Between 2014 and 2015 small and medium-sized towns and rural areas in Europe have seen increasing arrivals of migrants from areas of political and humanitarian crisis either spontaneously or through national redistribution policies. Local communities which had been previously only marginally (if at all) affected by the settlement of migrants seeking asylum, are consequently facing new challenges, often adding to already complex situations characterised by austerity policies, diminishing social cohesion and political polarization.

WHOLECOMM aims to understand what shapes, affects or enables the integration of post-2014 migrants in small and medium-sized towns and rural areas. Nowadays such an understanding is more crucial than ever if policies are, in the spirit of the Urban Agenda for the EU, ‘to manage integration of incoming migrants (extra-EU) and to provide a framework for their inclusion based on willingness and integration capacity of local communities’ (Pact of Amsterdam, iii).

The integration challenges regarding recently arrived migrants are even more relevant in the context of the post-Covid19 crisis and its aftermath. Essential economic sectors like agriculture and food processing, and sectors hit hard by the pandemic like tourism, are characterised by both a high prevalence of migrant workers and a high territorial concentration in small and medium-sized towns and rural areas. A better understanding of migration governance and integration processes in small localities is, therefore, of utmost importance.

In addition to focusing on so far largely underresearched small and medium-sized towns and rural areas, Whole-COMM also uses an innovative whole-of-community (WoC) perspective to analyse the integration of post-2014 migrants.

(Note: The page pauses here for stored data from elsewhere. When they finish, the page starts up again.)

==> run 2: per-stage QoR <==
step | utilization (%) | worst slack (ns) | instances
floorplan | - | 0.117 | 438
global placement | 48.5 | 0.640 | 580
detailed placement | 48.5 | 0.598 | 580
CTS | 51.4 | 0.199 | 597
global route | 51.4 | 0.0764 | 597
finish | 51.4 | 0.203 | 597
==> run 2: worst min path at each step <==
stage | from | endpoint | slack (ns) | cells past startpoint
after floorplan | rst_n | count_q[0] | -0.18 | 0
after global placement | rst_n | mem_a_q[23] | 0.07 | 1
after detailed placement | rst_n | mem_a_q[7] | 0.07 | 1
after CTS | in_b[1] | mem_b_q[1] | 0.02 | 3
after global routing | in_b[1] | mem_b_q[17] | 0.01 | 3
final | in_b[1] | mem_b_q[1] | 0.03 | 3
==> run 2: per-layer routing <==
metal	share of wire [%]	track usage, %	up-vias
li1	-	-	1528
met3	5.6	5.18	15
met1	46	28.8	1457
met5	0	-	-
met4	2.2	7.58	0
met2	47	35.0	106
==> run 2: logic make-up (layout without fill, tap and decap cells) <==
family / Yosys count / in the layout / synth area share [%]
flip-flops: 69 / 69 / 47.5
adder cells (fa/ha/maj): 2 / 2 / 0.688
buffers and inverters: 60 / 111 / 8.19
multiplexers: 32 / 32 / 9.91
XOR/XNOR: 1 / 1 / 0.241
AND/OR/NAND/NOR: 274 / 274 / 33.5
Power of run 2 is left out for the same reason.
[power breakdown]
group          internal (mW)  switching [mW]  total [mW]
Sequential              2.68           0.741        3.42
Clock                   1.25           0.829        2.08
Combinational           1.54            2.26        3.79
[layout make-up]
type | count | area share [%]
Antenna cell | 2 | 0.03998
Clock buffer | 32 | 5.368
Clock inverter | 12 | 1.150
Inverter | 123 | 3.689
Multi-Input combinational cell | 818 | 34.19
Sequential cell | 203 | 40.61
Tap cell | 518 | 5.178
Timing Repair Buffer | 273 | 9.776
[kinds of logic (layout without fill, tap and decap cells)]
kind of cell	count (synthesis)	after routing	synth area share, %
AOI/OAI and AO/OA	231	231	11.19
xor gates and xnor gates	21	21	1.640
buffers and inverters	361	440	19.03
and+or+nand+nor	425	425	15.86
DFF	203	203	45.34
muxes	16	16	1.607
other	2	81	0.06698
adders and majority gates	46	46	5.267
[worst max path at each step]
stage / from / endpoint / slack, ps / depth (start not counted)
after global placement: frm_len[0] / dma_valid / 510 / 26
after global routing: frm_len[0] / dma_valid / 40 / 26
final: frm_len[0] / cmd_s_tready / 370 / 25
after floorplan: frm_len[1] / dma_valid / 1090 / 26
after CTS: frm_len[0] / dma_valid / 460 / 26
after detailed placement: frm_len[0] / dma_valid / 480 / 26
## config.mk

```make
export PLATFORM = sky130hd
export DESIGN_NAME = serial_adder
export DESIGN_NICKNAME = d
export VERILOG_FILES = /design/src/rtl/serial_adder_pkg.sv /design/src/rtl/full_add.sv /design/src/rtl/serial_adder.sv
export SDC_FILE = /design/constraint.sdc
export NUM_CORES = 1
export LEC_CHECK = 0
export CORE_MARGIN = 5
export CORE_UTILIZATION = 31
export DETAILED_ROUTE_END_ITERATION = 8
export GPL_TIMING_DRIVEN = 1
export RECOVER_POWER = 50
export SETUP_SLACK_MARGIN = 0.3
export SLEW_MARGIN = 15
export SYNTH_ARGS = -nofsm -noshare
export SYNTH_HDL_FRONTEND = slang
export SYNTH_SLANG_ARGS = --single-unit
export TNS_END_PERCENT = 100
```

## constraint.sdc

```tcl
create_clock -name clk -period 2.6 [get_ports clk]
set_input_delay 0.26 -clock clk [delete_from_list [all_inputs] [get_ports clk]]
set_output_delay 0.26 -clock clk [all_outputs]
set_load 0.03 [all_outputs]
```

This whole-of-community perspective conceives of integration as a process of community-making that:

• Takes place in specific local contexts characterised by distinct configurations of structural factors in terms of i) local economy and the labour market, ii) demographic composition and trends, and iii) levels of socio-cultural diversity and historical relations with migrant-related groups;

• Is brought about by the interactions of the multiple actors – individuals, organisations, institutions and/or corporate entities – that shape the local community with their multilevel and multi-situated relations, networks, interests and resources; and

• Whose outcomes are open-ended and can result in either more cohesive or more fragmented social relations.